The shareholders further agree pursuant to the terms of the Stock Purchase Agreement that after the closing of the transaction they will not induce any policyholder to terminate any policy issued by Southern Security.  Moreover, the shareholders agree that all policyholder lists, insurance applications, policyholder information, knowledge of business operations and sales methods, and all other materials of Southern Security are the property of Southern Security and that such information and property may not be used by any of the shareholders without written approval by Security National Life.  The agreement expressly allows Russ Nowell, who is currently president of Southern Security, to engage in the insurance business, including to sell or solicit new policies on behalf of any competitor of Southern Security or Security National Life, including new policies to existing policyholders, provided that no replacement of in-force policies occurs and Mr. Nowell does not solicit existing policyholders of Southern Security concerning in-force policies or utilize information gained as an officer  of Southern Security to solicit existing policyholders regarding in-force business.  In the event any shareholder breaches any of such covenants, Security National Life may obtain immediate injunctive relief prohibiting further breach of such obligations against the shareholder and such shareholder will be liable for liquidated damages in the amount of two year’s annual premium for all policies that are terminated as a result of such shareholder’s activities.

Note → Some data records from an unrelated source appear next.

What follows belongs to an exercise in optimizing a design on an open flow for small area and a short achievable clock period; a production flow would make more cautious choices.
RTL that was checked went through simulation tests only; none was proved equivalent to the original.
Power is estimated from default activity; no workload was simulated.

Setup of violet:
==> module rf_oct, before the edit <==
module rf_oct (input [7:0] s, input [7:0] d, output y);
	assign y = |(s & d);
endmodule
==> module rf_nor2, before the edit <==
module rf_nor2 (input a, input b, output y);
	assign y = ~(a | b);
endmodule
==> module rf_nand3, before the edit <==
module rf_nand3 (input a, input b, input c, output y);
	assign y = ~(a & b & c);
endmodule
==> module rf_rdbit, before the edit <==
module rf_rdbit (input [31:0] sel, input [31:0] d, input nx, output y);
	wire [3:0] h;
	wire [1:0] m;
	genvar i;
	generate
		for (i = 0; i < 4; i = i + 1) begin : l2
			rf_oct u (.s(sel[8*i+7:8*i]), .d(d[8*i+7:8*i]), .y(h[i]));
		end
		for (i = 0; i < 2; i = i + 1) begin : l3
			rf_nor2 u (.a(h[2*i]), .b(h[2*i+1]), .y(m[i]));
		end
	endgenerate
	rf_nand3 u4 (.a(m[0]), .b(m[1]), .c(nx), .y(y));
endmodule
==> module SingleCycle_Top, before the edit <==
module SingleCycle_Top
(
	input				CLK	,
	input				RST	,
	output [9:0]	IMEM_ADDR	,
	input	 [15:0]	IMEM_RDATA	,
	output [9:0]	DMEM_ADDR	,
	output [15:0]	DMEM_WDATA	,
	output			DMEM_WE		,
	input	 [15:0]	DMEM_RDATA
);
	reg  [15:0] pc;
	reg  [15:0] aux;
	reg  [31:0] vld;
	wire [15:0] I  = IMEM_RDATA;
	wire [5:0]  op = I[15:10];
	wire [4:0]  fa = I[9:5];
	wire [4:0]  fb = I[4:0];
	wire is_sub  = (op == 6'd1);
	wire is_not  = (op == 6'd2);
	wire is_and  = (op == 6'd3) | (op == 6'd11);
	wire is_or   = (op == 6'd4) | (op == 6'd12);
	wire is_xor  = (op == 6'd5) | (op == 6'd13);
	wire is_sll  = (op == 6'd6);
	wire is_srl  = (op == 6'd7) | (op == 6'd8);
	wire is_imm  = (op >= 6'd9) & (op <= 6'd13);
	wire is_lui  = (op == 6'd10);
	wire is_br   = (op >= 6'd14) & (op <= 6'd23);
	wire is_jal  = (op == 6'd24);
	wire is_lw   = (op == 6'd25);
	wire is_sw   = (op == 6'd26);
	wire is_loa  = (op == 6'd28);
	wire reg_we  = (op == 6'd24) | (op == 6'd25) | (op == 6'd27);
	wire [15:0] wdata = is_jal ? pc : (is_lw ? DMEM_RDATA : aux);
	wire [31:0] sel1, sel2;
	wire [31:0] col [0:15];    
	genvar g, b;
	generate
		for (g = 0; g < 32; g = g + 1) begin : regs
			wire        we  = reg_we & (fb == g);
			wire        nwe = ~we;
			wire [15:0] d;
			reg  [15:0] r;
			for (b = 0; b < 16; b = b + 1) begin : bits
				rf_hold h (.we(we), .wd(wdata[b]), .nwe(nwe), .q(r[b]), .y(d[b]));
				assign col[b][g] = r[b];
			end
			always @(posedge CLK) r <= d;
			always @(posedge CLK or negedge RST) begin
				if (!RST) vld[g] <= 1'b0;
				else if (we) vld[g] <= 1'b1;
			end
			assign sel1[g] = (fa == g) & vld[g] & ~killX;
			assign sel2[g] = (fb == g) & vld[g] & ~killY;
		end
	endgenerate
	wire        fwdA  = reg_we & (fa == fb);
	wire        killX = is_imm | fwdA;
	wire        killY = is_imm | reg_we;
	wire [15:0] xsrc  = is_imm ? aux : (fwdA ? wdata : 16'h0);
	wire [15:0] ysrc  = is_imm ? {8'h00, I[7:0]} : (reg_we ? wdata : 16'h0);
	wire [15:0] X, Y;
	generate
		for (b = 0; b < 16; b = b + 1) begin : rdp
			rf_rdbit p1 (.sel(sel1), .d(col[b]), .nx(~xsrc[b]), .y(X[b]));
			rf_rdbit p2 (.sel(sel2), .d(col[b]), .nx(~ysrc[b]), .y(Y[b]));
		end
	endgenerate
	wire        sub  = is_sub | is_br;
	wire [15:0] Yp   = Y ^ {16{sub}};
	wire [15:0] p    = X ^ Yp;           
	wire [15:0] gn   = X & Yp;           
	wire [16:0] sum  = {1'b0, X} + {1'b0, Yp} + {16'h0, sub};
	wire        eq   = &p;               
	wire        ge_u = sum[16];
	wire        ge_s = sum[16] ^ X[15] ^ Y[15];
	wire        gt_u = ge_u & ~eq;
	wire        gt_s = ge_s & ~eq;
	reg taken;
	always @* begin
		case (op[4:0])
			5'd14:   taken = eq;
			5'd15:   taken = ~eq;
			5'd16:   taken = ~gt_s;
			5'd17:   taken = gt_s;
			5'd18:   taken = ge_s;
			5'd19:   taken = ~gt_s;
			5'd20:   taken = ~gt_u;
			5'd21:   taken = gt_u;
			5'd22:   taken = ge_u;
			default: taken = ~gt_u;
		endcase
	end
	wire [15:0] Xr, T, Tr;
	genvar j;
	generate
		for (j = 0; j < 16; j = j + 1) begin : rev
			assign Xr[j] = X[15-j];
			assign Tr[j] = T[15-j];
		end
	endgenerate
	wire [15:0] Z   = is_sll ? X : Xr;
	assign      T   = Z << Y[3:0];
	wire        big = |Y[15:4];
	wire s_sum = ~(is_not | is_and | is_or | is_xor | is_sll | is_srl | is_lui | is_br | is_loa);
	wire [15:0] aux_n =
		  ({16{s_sum}}          & sum[15:0])
		| ({16{is_not}}         & ~X)
		| ({16{is_and}}         & gn)
		| ({16{is_or}}          & (p | gn))
		| ({16{is_xor}}         & p)
		| ({16{is_sll & ~big}}  & T)
		| ({16{is_srl & ~big}}  & Tr)
		| ({16{is_lui}}         & {I[7:0], 8'h00})
		| ({16{is_loa}}         & Y);
	wire [15:0] pc_br, pc_inc;
	add16 u_pcbr (.a(pc), .b(aux), .y(pc_br));
	inc16 u_pcinc (.a(pc), .y(pc_inc));
	wire [15:0] pc_n = is_jal ? aux : ((is_br & taken) ? pc_br : pc_inc);
	always @(posedge CLK or negedge RST) begin
		if (!RST) begin
			pc  <= 16'h0;
			aux <= 16'h0;
		end else begin
			pc  <= pc_n;
			aux <= aux_n;
		end
	end
	assign IMEM_ADDR  = pc[9:0];
	assign DMEM_ADDR  = aux[9:0];
	assign DMEM_WDATA = Y;    
	assign DMEM_WE    = is_sw;
endmodule
Settings: LEC_CHECK=0, CAP_MARGIN=20, CORE_MARGIN=2, CORE_UTILIZATION=40, SLEW_MARGIN=20, SYNTH_HIERARCHICAL=1; clock period 16.0 ns.
standard.sh (not shown) runs the stock make flow with config.mk's settings and CLKGATE_MAP_FILE= SYNTH_SCRIPT=/design/flow/synth_recipe.tcl, a recipe that flattens the netlist after the stock synthesis.
==> flow/flow/run.sh <==
#!/bin/bash
# Layout flow: the standard synthesis unchanged, then the standard ORFS
# layout steps with these changes:
#  - ports are buffered with buf_2 cells (the default picks a slow delay cell),
#  - timing repair may resize across cell footprints and aims for extra
#    setup slack, repairing only the worst paths.
set -euo pipefail
bash standard.sh synth > synth.log 2>&1
bash standard.sh \
  "BUFFER_PORTS_ARGS=-buffer_cell sky130_fd_sc_hd__buf_2" \
  MATCH_CELL_FOOTPRINT=0 \
  SETUP_SLACK_MARGIN=${MARGIN:-7.5} \
  TNS_END_PERCENT=5 \
  finish > layout.log 2>&1
violet: all stages complete, timing, DRC and antenna checks passed
Changes in fjord relative to violet:
diff --git a/flow/design.v b/flow/design.v
--- a/flow/design.v
+++ b/flow/design.v
@@ -1,29 +1,9 @@
 module rf_hold (input we, input wd, input nwe, input q, output y);
 	assign y = (we & wd) | (nwe & q);
 endmodule
-module rf_oct (input [7:0] s, input [7:0] d, output y);
-	assign y = |(s & d);
-endmodule
-module rf_nor2 (input a, input b, output y);
-	assign y = ~(a | b);
-endmodule
-module rf_nand3 (input a, input b, input c, output y);
-	assign y = ~(a & b & c);
-endmodule
-module rf_rdbit (input [31:0] sel, input [31:0] d, input nx, output y);
-	wire [3:0] h;
-	wire [1:0] m;
-	genvar i;
-	generate
-		for (i = 0; i < 4; i = i + 1) begin : l2
-			rf_oct u (.s(sel[8*i+7:8*i]), .d(d[8*i+7:8*i]), .y(h[i]));
-		end
-		for (i = 0; i < 2; i = i + 1) begin : l3
-			rf_nor2 u (.a(h[2*i]), .b(h[2*i+1]), .y(m[i]));
-		end
-	endgenerate
-	rf_nand3 u4 (.a(m[0]), .b(m[1]), .c(nx), .y(y));
+module rf_rdbit (input [31:0] sel, input [31:0] d, output y);
+	assign y = |(sel & d);
 endmodule
 module add16 (input [15:0] a, input [15:0] b, output [15:0] y);
 	wire [16:0] c;
 	assign c[0] = 1'b0;
@@ -97,24 +77,21 @@
 			always @(posedge CLK or negedge RST) begin
 				if (!RST) vld[g] <= 1'b0;
 				else if (we) vld[g] <= 1'b1;
 			end
-			assign sel1[g] = (fa == g) & vld[g] & ~killX;
-			assign sel2[g] = (fb == g) & vld[g] & ~killY;
+			assign sel1[g] = (fa == g) & vld[g];
+			assign sel2[g] = (fb == g) & vld[g];
 		end
 	endgenerate
-	wire        fwdA  = reg_we & (fa == fb);
-	wire        killX = is_imm | fwdA;
-	wire        killY = is_imm | reg_we;
-	wire [15:0] xsrc  = is_imm ? aux : (fwdA ? wdata : 16'h0);
-	wire [15:0] ysrc  = is_imm ? {8'h00, I[7:0]} : (reg_we ? wdata : 16'h0);
-	wire [15:0] X, Y;
+	wire [15:0] rd1, rd2;
 	generate
 		for (b = 0; b < 16; b = b + 1) begin : rdp
-			rf_rdbit p1 (.sel(sel1), .d(col[b]), .nx(~xsrc[b]), .y(X[b]));
-			rf_rdbit p2 (.sel(sel2), .d(col[b]), .nx(~ysrc[b]), .y(Y[b]));
+			rf_rdbit p1 (.sel(sel1), .d(col[b]), .y(rd1[b]));
+			rf_rdbit p2 (.sel(sel2), .d(col[b]), .y(rd2[b]));
 		end
 	endgenerate
+	wire [15:0] X = is_imm ? aux : ((reg_we & (fa == fb)) ? wdata : rd1);
+	wire [15:0] Y = is_imm ? {8'h00, I[7:0]} : (reg_we ? wdata : rd2);
 	wire        sub  = is_sub | is_br;
 	wire [15:0] Yp   = Y ^ {16{sub}};
 	wire [15:0] p    = X ^ Yp;           
 	wire [15:0] gn   = X & Yp;           
@@ -175,7 +152,7 @@
 		end
 	end
 	assign IMEM_ADDR  = pc[9:0];
 	assign DMEM_ADDR  = aux[9:0];
-	assign DMEM_WDATA = Y;    
+	assign DMEM_WDATA = rd2;
 	assign DMEM_WE    = is_sw;
 endmodule
==> comparison <==
The fraction of power consumed by sequential logic in fjord sits 1.3 points below the value recorded for violet. Cmp fjord vs violet: clock network fraction of design power lower in fjord. fjord vs violet — compound-gate portion of the synthesized area rose 2.2 points. Max relative area change from synthesis to final layout across violet and fjord: violet. Compared with violet, fjord shows power that has gone up by a few percent. Changes observed in fjord relative to violet: routed wire length on met3 went up; clock power went up; count of clock-buffer cells in the layout increased by 2.2% relative to the old numbers; critical path depth saw a decrease. Comparing violet and fjord, synthesized cell count is lower on violet. Against violet as the reference, fjord delivers a higher combinational share of power. Core box area, violet and fjord: larger value in fjord.
Only the layout flow was run in fjord; the RTL was not checked for function there.

* * *

The RTL this note starts from:
==> flow/design.v <==
module rf_hold (input we, input wd, input nwe, input q, output y);
	assign y = (we & wd) | (nwe & q);
endmodule
module rf_oct (input [7:0] s, input [7:0] d, output y);
	assign y = |(s & d);
endmodule
module rf_oai21 (input a, input b, input c, output y);
	assign y = ~((a | b) & c);
endmodule
module rf_nor2 (input a, input b, output y);
	assign y = ~(a | b);
endmodule
module rf_nand2 (input a, input b, output y);
	assign y = ~(a & b);
endmodule
module rf_nand3 (input a, input b, input c, output y);
	assign y = ~(a & b & c);
endmodule
module rf_rdbit (input [31:0] sel, input [31:0] d, input nkill, input nx, output y);
	wire [3:0] h;
	wire [1:0] m;
	genvar i;
	generate
		for (i = 0; i < 4; i = i + 1) begin : l2
			rf_oct u (.s(sel[8*i+7:8*i]), .d(d[8*i+7:8*i]), .y(h[i]));
		end
		for (i = 0; i < 2; i = i + 1) begin : l3
			rf_oai21 u (.a(h[2*i]), .b(h[2*i+1]), .c(nkill), .y(m[i]));
		end
	endgenerate
	rf_nand3 u4 (.a(m[0]), .b(m[1]), .c(nx), .y(y));
endmodule
module rf_rdbit2 (input [31:0] sel, input [31:0] d, input nkill, input nx, output r, output y);
	wire [3:0] h;
	wire [1:0] m;
	wire       t;
	genvar i;
	generate
		for (i = 0; i < 4; i = i + 1) begin : l2
			rf_oct u (.s(sel[8*i+7:8*i]), .d(d[8*i+7:8*i]), .y(h[i]));
		end
		for (i = 0; i < 2; i = i + 1) begin : l3
			rf_nor2 u (.a(h[2*i]), .b(h[2*i+1]), .y(m[i]));
		end
	endgenerate
	rf_nand2 u4 (.a(m[0]), .b(m[1]), .y(r));
	rf_nand2 u5 (.a(r), .b(nkill), .y(t));
	rf_nand2 u6 (.a(t), .b(nx), .y(y));
endmodule
module rf_mux4 (input [3:0] d, input [1:0] s, output y);
	assign y = d[s];
endmodule
module rf_rdbit3 (input [31:0] sel, input [31:0] d, input [1:0] lo, input nkill, input nx,
                  output r, output y);
	wire [3:0] t;
	wire       u;
	genvar i, j;
	generate
		for (i = 0; i < 4; i = i + 1) begin : grp
			wire [7:0] s8, d8;
			for (j = 0; j < 8; j = j + 1) begin : m
				assign s8[j] = sel[4*j+i];
				assign d8[j] = d[4*j+i];
			end
			rf_oct u (.s(s8), .d(d8), .y(t[i]));
		end
	endgenerate
	rf_mux4  um (.d(t), .s(lo), .y(r));
	rf_nand2 u5 (.a(r), .b(nkill), .y(u));
	rf_nand2 u6 (.a(u), .b(nx), .y(y));
endmodule
module add16 (input [15:0] a, input [15:0] b, output [15:0] y);
	wire [16:0] c;
	assign c[0] = 1'b0;
	genvar i;
	generate
		for (i = 0; i < 16; i = i + 1) begin : rc
			assign y[i]   = a[i] ^ b[i] ^ c[i];
			assign c[i+1] = (a[i] & b[i]) | (c[i] & (a[i] ^ b[i]));
		end
	endgenerate
endmodule
module inc16 (input [15:0] a, output [15:0] y);
	wire [16:0] c;
	assign c[0] = 1'b1;
	genvar i;
	generate
		for (i = 0; i < 16; i = i + 1) begin : rc
			assign y[i]   = a[i] ^ c[i];
			assign c[i+1] = a[i] & c[i];
		end
	endgenerate
endmodule
module SingleCycle_Top
(
	input				CLK	,
	input				RST	,
	output [9:0]	IMEM_ADDR	,
	input	 [15:0]	IMEM_RDATA	,
	output [9:0]	DMEM_ADDR	,
	output [15:0]	DMEM_WDATA	,
	output			DMEM_WE		,
	input	 [15:0]	DMEM_RDATA
);
	reg  [15:0] pc;
	reg  [15:0] aux;
	reg  [31:0] vld;
	wire [15:0] I  = IMEM_RDATA;
	wire [5:0]  op = I[15:10];
	wire [4:0]  fa = I[9:5];
	wire [4:0]  fb = I[4:0];
	wire is_sub  = (op == 6'd1);
	wire is_not  = (op == 6'd2);
	wire is_and  = (op == 6'd3) | (op == 6'd11);
	wire is_or   = (op == 6'd4) | (op == 6'd12);
	wire is_xor  = (op == 6'd5) | (op == 6'd13);
	wire is_sll  = (op == 6'd6);
	wire is_srl  = (op == 6'd7) | (op == 6'd8);
	wire is_imm  = (op >= 6'd9) & (op <= 6'd13);
	wire is_lui  = (op == 6'd10);
	wire is_br   = (op >= 6'd14) & (op <= 6'd23);
	wire is_jal  = (op == 6'd24);
	wire is_lw   = (op == 6'd25);
	wire is_sw   = (op == 6'd26);
	wire is_loa  = (op == 6'd28);
	wire reg_we  = (op == 6'd24) | (op == 6'd25) | (op == 6'd27);
	wire [15:0] wdata = is_jal ? pc : (is_lw ? DMEM_RDATA : aux);
	wire [31:0] sel1, sel2;
	wire [31:0] col [0:15];    
	genvar g, b;
	generate
		for (g = 0; g < 32; g = g + 1) begin : regs
			wire        we  = reg_we & (fb == g);
			wire        nwe = ~we;
			wire [15:0] d;
			reg  [15:0] r;
			for (b = 0; b < 16; b = b + 1) begin : bits
				rf_hold h (.we(we), .wd(wdata[b]), .nwe(nwe), .q(r[b]), .y(d[b]));
				assign col[b][g] = r[b];
			end
			always @(posedge CLK) r <= d;
			always @(posedge CLK or negedge RST) begin
				if (!RST) vld[g] <= 1'b0;
				else if (we) vld[g] <= 1'b1;
			end
			assign sel1[g] = (fa[4:2] == (g >> 2)) & vld[g];
			assign sel2[g] = (fb[4:2] == (g >> 2)) & vld[g];
		end
	endgenerate
	wire        fwdA  = reg_we & (fa == fb);
	wire        killX = is_imm | fwdA;
	wire        killY = is_imm | reg_we;
	wire [15:0] xsrc  = is_imm ? aux : (fwdA ? wdata : 16'h0);
	wire [15:0] ysrc  = is_imm ? {8'h00, I[7:0]} : (reg_we ? wdata : 16'h0);
	wire [15:0] X, Y, rd2;
	generate
		for (b = 0; b < 16; b = b + 1) begin : rdp
			rf_rdbit3 p1 (.sel(sel1), .d(col[b]), .lo(fa[1:0]), .nkill(~killX), .nx(~xsrc[b]), .r(), .y(X[b]));
			rf_rdbit3 p2 (.sel(sel2), .d(col[b]), .lo(fb[1:0]), .nkill(~killY), .nx(~ysrc[b]), .r(rd2[b]), .y(Y[b]));
		end
	endgenerate
	wire        sub  = is_sub | is_br;
	wire [15:0] Yp   = Y ^ {16{sub}};
	wire [15:0] p    = X ^ Yp;           
	wire [15:0] gn   = X & Yp;           
	wire [16:0] sum  = {1'b0, X} + {1'b0, Yp} + {16'h0, sub};
	wire        eq   = &p;               
	wire        ge_u = sum[16];
	wire        ge_s = sum[16] ^ X[15] ^ Y[15];
	wire        gt_u = ge_u & ~eq;
	wire        gt_s = ge_s & ~eq;
	reg taken;
	always @* begin
		case (op[4:0])
			5'd14:   taken = eq;
			5'd15:   taken = ~eq;
			5'd16:   taken = ~gt_s;
			5'd17:   taken = gt_s;
			5'd18:   taken = ge_s;
			5'd19:   taken = ~gt_s;
			5'd20:   taken = ~gt_u;
			5'd21:   taken = gt_u;
			5'd22:   taken = ge_u;
			default: taken = ~gt_u;
		endcase
	end
	wire [15:0] Xr, T, Tr;
	genvar j;
	generate
		for (j = 0; j < 16; j = j + 1) begin : rev
			assign Xr[j] = X[15-j];
			assign Tr[j] = T[15-j];
		end
	endgenerate
	wire [15:0] Z   = is_sll ? X : Xr;
	assign      T   = Z << Y[3:0];
	wire        big = |Y[15:4];
	wire s_sum = ~(is_not | is_and | is_or | is_xor | is_sll | is_srl | is_lui | is_br | is_loa);
	wire [15:0] aux_n =
		  ({16{s_sum}}          & sum[15:0])
		| ({16{is_not}}         & ~X)
		| ({16{is_and}}         & gn)
		| ({16{is_or}}          & (p | gn))
		| ({16{is_xor}}         & p)
		| ({16{is_sll & ~big}}  & T)
		| ({16{is_srl & ~big}}  & Tr)
		| ({16{is_lui}}         & {I[7:0], 8'h00})
		| ({16{is_loa}}         & Y);
	wire [15:0] pc_br, pc_inc;
	add16 u_pcbr (.a(pc), .b(aux), .y(pc_br));
	inc16 u_pcinc (.a(pc), .y(pc_inc));
	wire [15:0] pc_n = is_jal ? aux : ((is_br & taken) ? pc_br : pc_inc);
	always @(posedge CLK or negedge RST) begin
		if (!RST) begin
			pc  <= 16'h0;
			aux <= 16'h0;
		end else begin
			pc  <= pc_n;
			aux <= aux_n;
		end
	end
	assign IMEM_ADDR  = pc[9:0];
	assign DMEM_ADDR  = aux[9:0];
	assign DMEM_WDATA = rd2;
	assign DMEM_WE    = is_sw;
endmodule
export LEC_CHECK = 0
export CAP_MARGIN = 20
export CORE_MARGIN = 2
export CORE_UTILIZATION = 40
export SLEW_MARGIN = 20
export SYNTH_HIERARCHICAL = 1
create_clock -name core_clock -period 16.0 [get_ports {CLK}]
==> flow/flow/run.sh <==
#!/bin/bash
# Layout flow: the standard synthesis unchanged, then the standard ORFS
# layout steps with these changes:
#  - ports are buffered with buf_2 cells (the default picks a slow delay cell),
#  - timing repair may resize across cell footprints and aims for extra
#    setup slack, repairing only the worst paths,
#  - the clock tree uses larger sink clusters of clkbuf_8 cells.
set -euo pipefail
bash standard.sh synth > synth.log 2>&1
bash standard.sh \
  "BUFFER_PORTS_ARGS=-buffer_cell sky130_fd_sc_hd__buf_2" \
  MATCH_CELL_FOOTPRINT=0 \
  SETUP_SLACK_MARGIN=7.8 \
  TNS_END_PERCENT=5 \
  CTS_CLUSTER_SIZE=14 \
  CTS_CLUSTER_DIAMETER=60 \
  CTS_BUF_LIST=sky130_fd_sc_hd__clkbuf_8 \
  finish > layout.log 2>&1
The starting point went through all stages and came out clean.
Change:
--- a/flow/design.v
+++ b/flow/design.v
@@ -46,28 +46,6 @@
 	rf_nand2 u4 (.a(m[0]), .b(m[1]), .y(r));
 	rf_nand2 u5 (.a(r), .b(nkill), .y(t));
 	rf_nand2 u6 (.a(t), .b(nx), .y(y));
-endmodule
-module rf_mux4 (input [3:0] d, input [1:0] s, output y);
-	assign y = d[s];
-endmodule
-module rf_rdbit3 (input [31:0] sel, input [31:0] d, input [1:0] lo, input nkill, input nx,
-                  output r, output y);
-	wire [3:0] t;
-	wire       u;
-	genvar i, j;
-	generate
-		for (i = 0; i < 4; i = i + 1) begin : grp
-			wire [7:0] s8, d8;
-			for (j = 0; j < 8; j = j + 1) begin : m
-				assign s8[j] = sel[4*j+i];
-				assign d8[j] = d[4*j+i];
-			end
-			rf_oct u (.s(s8), .d(d8), .y(t[i]));
-		end
-	endgenerate
-	rf_mux4  um (.d(t), .s(lo), .y(r));
-	rf_nand2 u5 (.a(r), .b(nkill), .y(u));
-	rf_nand2 u6 (.a(u), .b(nx), .y(y));
 endmodule
 module add16 (input [15:0] a, input [15:0] b, output [15:0] y);
 	wire [16:0] c;
@@ -143,8 +121,8 @@
 				if (!RST) vld[g] <= 1'b0;
 				else if (we) vld[g] <= 1'b1;
 			end
-			assign sel1[g] = (fa[4:2] == (g >> 2)) & vld[g];
-			assign sel2[g] = (fb[4:2] == (g >> 2)) & vld[g];
+			assign sel1[g] = (fa == g) & vld[g];
+			assign sel2[g] = (fb == g) & vld[g];
 		end
 	endgenerate
 	wire        fwdA  = reg_we & (fa == fb);
@@ -155,8 +133,8 @@
 	wire [15:0] X, Y, rd2;
 	generate
 		for (b = 0; b < 16; b = b + 1) begin : rdp
-			rf_rdbit3 p1 (.sel(sel1), .d(col[b]), .lo(fa[1:0]), .nkill(~killX), .nx(~xsrc[b]), .r(), .y(X[b]));
-			rf_rdbit3 p2 (.sel(sel2), .d(col[b]), .lo(fb[1:0]), .nkill(~killY), .nx(~ysrc[b]), .r(rd2[b]), .y(Y[b]));
+			rf_rdbit p1 (.sel(sel1), .d(col[b]), .nkill(~killX), .nx(~xsrc[b]), .y(X[b]));
+			rf_rdbit2 p2 (.sel(sel2), .d(col[b]), .nkill(~killY), .nx(~ysrc[b]), .r(rd2[b]), .y(Y[b]));
 		end
 	endgenerate
 	wire        sub  = is_sub | is_br;
Result: Critical path depth stays the same. Die area falls by 1.4%. Clock power falls by 4.7%. Setup slack gains 0.20 ns. Hold slack stays flat. First-iteration DRC count rises by 6.6%. Design area falls by 1.3%. Power falls by 2.2%. Utilization falls by 0.27 points.

==> separate check: timing with driven ports <==
No port has a modelled driver above. Below, the same layouts with a new extraction and two added sets of constraints.
Step 1 (the two cells are an assumption about what drives the block):
set clk [get_ports {CLK}]
set_driving_cell -lib_cell sky130_fd_sc_hd__clkbuf_16 $clk
set_driving_cell -lib_cell sky130_fd_sc_hd__buf_2 [delete_from_list [all_inputs] $clk]
Step 2, shift: input delay + t, output delay - t, t = (earliest + latest rising clock arrival at the registers) / 2. This alone moves slack from input paths to output paths.
Slacks: ideal / step 1 / step 2; pairs: ideal / step 1.
run | shift t [ns] | slack for setup (ns) | worst data-port slew with drivers (ns)
violet | 0.702 | 6.946 / 6.894 / 6.894 | 0.14
fjord | 0.681 | 7.329 / 7.205 / 6.760 | 0.20
the first run of note 2 | 0.765 | 7.417 / 7.218 / 6.836 | 0.24
the second run of note 2 | 0.742 | 7.621 / 7.486 / 7.192 | 0.25
After both steps every run listed still meets setup and hold. For the first run of note 2, which loses most, drivers alone change the setup slack by -0.199 ns; drivers and shift together by -0.581 ns.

Security National Life anticipates completing the stock purchase transaction on or before October 1, 2008, or within seven days from the date the required regulatory approvals are obtained.  The obligations of Security National Life and Southern Security to complete the transaction are contingent upon satisfaction of the following conditions:

•  
A complete and satisfactory review by Security National Life of the books, records and business of Southern Security; and

•  
Approval of the transaction by any regulatory authorities having jurisdiction over Security National Life and Southern Security, including the insurance departments of the states of Mississippi and Utah.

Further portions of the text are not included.